The general quintic can be reduced to the following one-parameter forms
$$x^5-10\alpha x^3+45\alpha^2x-\alpha^2=0\tag1$$
$$x^5-5\alpha x -\alpha = 0\tag2$$
$$x^5+5\sqrt{\alpha}\, x^2 -\sqrt{\alpha} = 0\tag3$$
$$\; x^5+5x+\left(\frac1{\sqrt{\alpha}}-64\sqrt{\alpha}\right)^{1/2} = 0\tag4$$
$$x^5-5\alpha x^3+10\alpha^2x-\alpha^2=0\tag5$$ with the last found by yours truly.

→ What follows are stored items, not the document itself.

**src/rtl/serctl_pkg.sv**
```systemverilog
package serctl_pkg;

    localparam int ATT_W    = 8;
    localparam int ADDR_LO  = 9;
    localparam int ADDR_W   = 2;
    localparam int LOAD_BIT = 8;
    localparam int PAY_W    = 9;
    localparam int KEEP_W   = ADDR_LO + ADDR_W;

    typedef enum logic [1:0] {
        WL_16  = 2'b00,
        WL_20  = 2'b01,
        WL_24  = 2'b10,
        WL_RSV = 2'b11
    } wlen_e;

    typedef enum logic [1:0] {
        RM_NORMAL = 2'b00,
        RM_DOUBLE = 2'b01,
        RM_HALF   = 2'b10,
        RM_RSV    = 2'b11
    } rmult_e;

    typedef enum logic [1:0] {
        RF_44K1 = 2'b00,
        RF_48K  = 2'b01,
        RF_32K  = 2'b10,
        RF_RSV  = 2'b11
    } rfam_e;

    typedef enum logic [1:0] {
        SEL_ATT_L = 2'd0,
        SEL_ATT_R = 2'd1,
        SEL_PLAY  = 2'd2,
        SEL_IFACE = 2'd3
    } regsel_e;

    typedef struct packed {
        logic [3:0] omode;
        wlen_e      wlen;
        logic       hold;
        logic       deemph;
        logic       mute;
    } play_cfg_t;

    typedef struct packed {
        logic   zdet;
        rfam_e  rfam;
        rmult_e rmult;
        logic   sys256;
        logic   common;
        logic   lrswap;
        logic   i2s;
    } iface_cfg_t;

    localparam logic [ATT_W-1:0] ATT_DEFAULT = '1;
    localparam logic [3:0]       OMODE_STEREO = 4'b1001;

    localparam play_cfg_t PLAY_DEFAULT = '{
        omode:  OMODE_STEREO,
        wlen:   WL_16,
        hold:   1'b0,
        deemph: 1'b0,
        mute:   1'b0
    };

    localparam iface_cfg_t IFACE_DEFAULT = '{
        zdet:   1'b0,
        rfam:   RF_44K1,
        rmult:  RM_NORMAL,
        sys256: 1'b0,
        common: 1'b0,
        lrswap: 1'b0,
        i2s:    1'b0
    };

    function automatic regsel_e word_sel(input logic [KEEP_W-1:0] w);
        return regsel_e'(w[ADDR_LO +: ADDR_W]);
    endfunction

    function automatic play_cfg_t unpack_play(input logic [PAY_W-1:0] p);
        play_cfg_t c;
        c.omode  = p[8:5];
        c.wlen   = wlen_e'(p[4:3]);
        c.hold   = p[2];
        c.deemph = p[1];
        c.mute   = p[0];
        return c;
    endfunction

    function automatic iface_cfg_t unpack_iface(input logic [PAY_W-1:0] p);
        iface_cfg_t c;
        c.zdet   = p[8];
        c.rfam   = rfam_e'(p[7:6]);
        c.rmult  = rmult_e'(p[5:4]);
        c.sys256 = p[3];
        c.common = p[2];
        c.lrswap = p[1];
        c.i2s    = p[0];
        return c;
    endfunction

endpackage

```
**src/rtl/ctl_line_sync.sv**
```systemverilog
module ctl_line_sync #(
    parameter int STAGES = 2
) (
    input  logic clk,
    input  logic rst,
    input  logic din,
    output logic dout
);
    logic [STAGES-1:0] chain;

    always_ff @(posedge clk) begin
        if (rst) chain <= '0;
        else     chain <= {chain[STAGES-2:0], din};
    end

    assign dout = chain[STAGES-1];
endmodule

```
**src/rtl/ctl_rise_det.sv**
```systemverilog
module ctl_rise_det (
    input  logic clk,
    input  logic rst,
    input  logic lvl,
    output logic rise
);
    logic prev;

    always_ff @(posedge clk) begin
        if (rst) prev <= 1'b0;
        else     prev <= lvl;
    end

    assign rise = lvl & ~prev;
endmodule

```
**src/rtl/ctl_shifter.sv**
```systemverilog
module ctl_shifter #(
    parameter int DEPTH = 11
) (
    input  logic             clk,
    input  logic             rst,
    input  logic             shift_en,
    input  logic             bit_in,
    output logic [DEPTH-1:0] word
);
    always_ff @(posedge clk) begin
        if (rst)           word <= '0;
        else if (shift_en) word <= {word[DEPTH-2:0], bit_in};
    end
endmodule

```
**src/rtl/ctl_regbank.sv**
```systemverilog
module ctl_regbank
    import serctl_pkg::*;
(
    input  logic              clk,
    input  logic              rst,
    input  logic              commit,
    input  logic [KEEP_W-1:0] word,
    output logic [ATT_W-1:0]  act_left,
    output logic [ATT_W-1:0]  act_right,
    output play_cfg_t         play,
    output iface_cfg_t        iface
);
    regsel_e          sel;
    logic             load_req;
    logic [PAY_W-1:0] payload;

    assign sel      = word_sel(word);
    assign load_req = word[LOAD_BIT];
    assign payload  = word[PAY_W-1:0];

    always_ff @(posedge clk) begin
        if (rst) begin
            act_left  <= ATT_DEFAULT;
            act_right <= ATT_DEFAULT;
            play      <= PLAY_DEFAULT;
            iface     <= IFACE_DEFAULT;
        end else if (commit) begin
            case (sel)
                SEL_ATT_L: if (load_req) act_left  <= word[ATT_W-1:0];
                SEL_ATT_R: if (load_req) act_right <= word[ATT_W-1:0];
                SEL_PLAY:  play  <= unpack_play(payload);
                SEL_IFACE: iface <= unpack_iface(payload);
                default:   ;
            endcase
        end
    end
endmodule

```
**src/rtl/serctl_regfile.sv**
```systemverilog
module serctl_regfile
    import serctl_pkg::*;
#(
    parameter int SYNC_STAGES = 2
) (
    input  logic       clk,
    input  logic       rst,
    input  logic       ctl_clk,
    input  logic       ctl_data,
    input  logic       ctl_latch,
    output logic [7:0] att_left,
    output logic [7:0] att_right,
    output logic       mute_en,
    output logic       deemph_en,
    output logic       dac_hold,
    output logic [1:0] word_len,
    output logic [3:0] out_mode,
    output logic       fmt_i2s,
    output logic       lr_swap,
    output logic       att_common,
    output logic       sysclk_256,
    output logic [1:0] rate_mult,
    output logic [1:0] rate_family,
    output logic       zero_det_en
);
    localparam int N_LINES = 3;
    localparam int N_EDGES = 2;
    localparam int L_CLK   = 0;
    localparam int L_LATCH = 1;
    localparam int L_DATA  = 2;

    logic [N_LINES-1:0] raw_lines;
    logic [N_LINES-1:0] sync_lines;
    logic [N_EDGES-1:0] edge_rise;

    assign raw_lines[L_CLK]   = ctl_clk;
    assign raw_lines[L_LATCH] = ctl_latch;
    assign raw_lines[L_DATA]  = ctl_data;

    for (genvar gi = 0; gi < N_LINES; gi++) begin : g_sync
        ctl_line_sync #(.STAGES(SYNC_STAGES)) u_sync (
            .clk  (clk),
            .rst  (rst),
            .din  (raw_lines[gi]),
            .dout (sync_lines[gi])
        );
    end

    for (genvar ge = 0; ge < N_EDGES; ge++) begin : g_edge
        ctl_rise_det u_rise (
            .clk  (clk),
            .rst  (rst),
            .lvl  (sync_lines[ge]),
            .rise (edge_rise[ge])
        );
    end

    logic              shift_pulse;
    logic              commit_pulse;
    logic [KEEP_W-1:0] shift_word;

    assign shift_pulse  = edge_rise[L_CLK];
    assign commit_pulse = edge_rise[L_LATCH];

    ctl_shifter #(.DEPTH(KEEP_W)) u_shift (
        .clk      (clk),
        .rst      (rst),
        .shift_en (shift_pulse),
        .bit_in   (sync_lines[L_DATA]),
        .word     (shift_word)
    );

    logic [ATT_W-1:0] act_left;
    logic [ATT_W-1:0] act_right;
    play_cfg_t        play;
    iface_cfg_t       iface;

    ctl_regbank u_bank (
        .clk       (clk),
        .rst       (rst),
        .commit    (commit_pulse),
        .word      (shift_word),
        .act_left  (act_left),
        .act_right (act_right),
        .play      (play),
        .iface     (iface)
    );

    assign att_left    = act_left;
    assign att_right   = iface.common ? act_left : act_right;
    assign mute_en     = play.mute;
    assign deemph_en   = play.deemph;
    assign dac_hold    = play.hold;
    assign word_len    = play.wlen;
    assign out_mode    = play.omode;
    assign fmt_i2s     = iface.i2s;
    assign lr_swap     = iface.lrswap;
    assign att_common  = iface.common;
    assign sysclk_256  = iface.sys256;
    assign rate_mult   = iface.rmult;
    assign rate_family = iface.rfam;
    assign zero_det_en = iface.zdet;
endmodule

```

They have neat discriminants
$$\begin{align}D_1 &= 5^5\,(1-1728\alpha)^2\,\alpha^8\\ D_2 &= 5^5\,(1-256\alpha)\,\alpha^4\\ D_3 &= 5^5\,(1-108\alpha)\,\alpha^2\\ D_4 &= 5^5\,(1+64\alpha)^2\,\alpha^{-1}\\ D_5 &= 5^5\,(1-36\alpha)(1-32\alpha)\,\alpha^8\end{align}$$ The integers \((1728, 256, 108, 64)\) appear in Ramanujan's theory of elliptic functions to alternative bases and we will connect these quintics to the McKay-Thompson series of class 1A, 2A, 3A, 4A, 6A for the Monster in subsequent entries.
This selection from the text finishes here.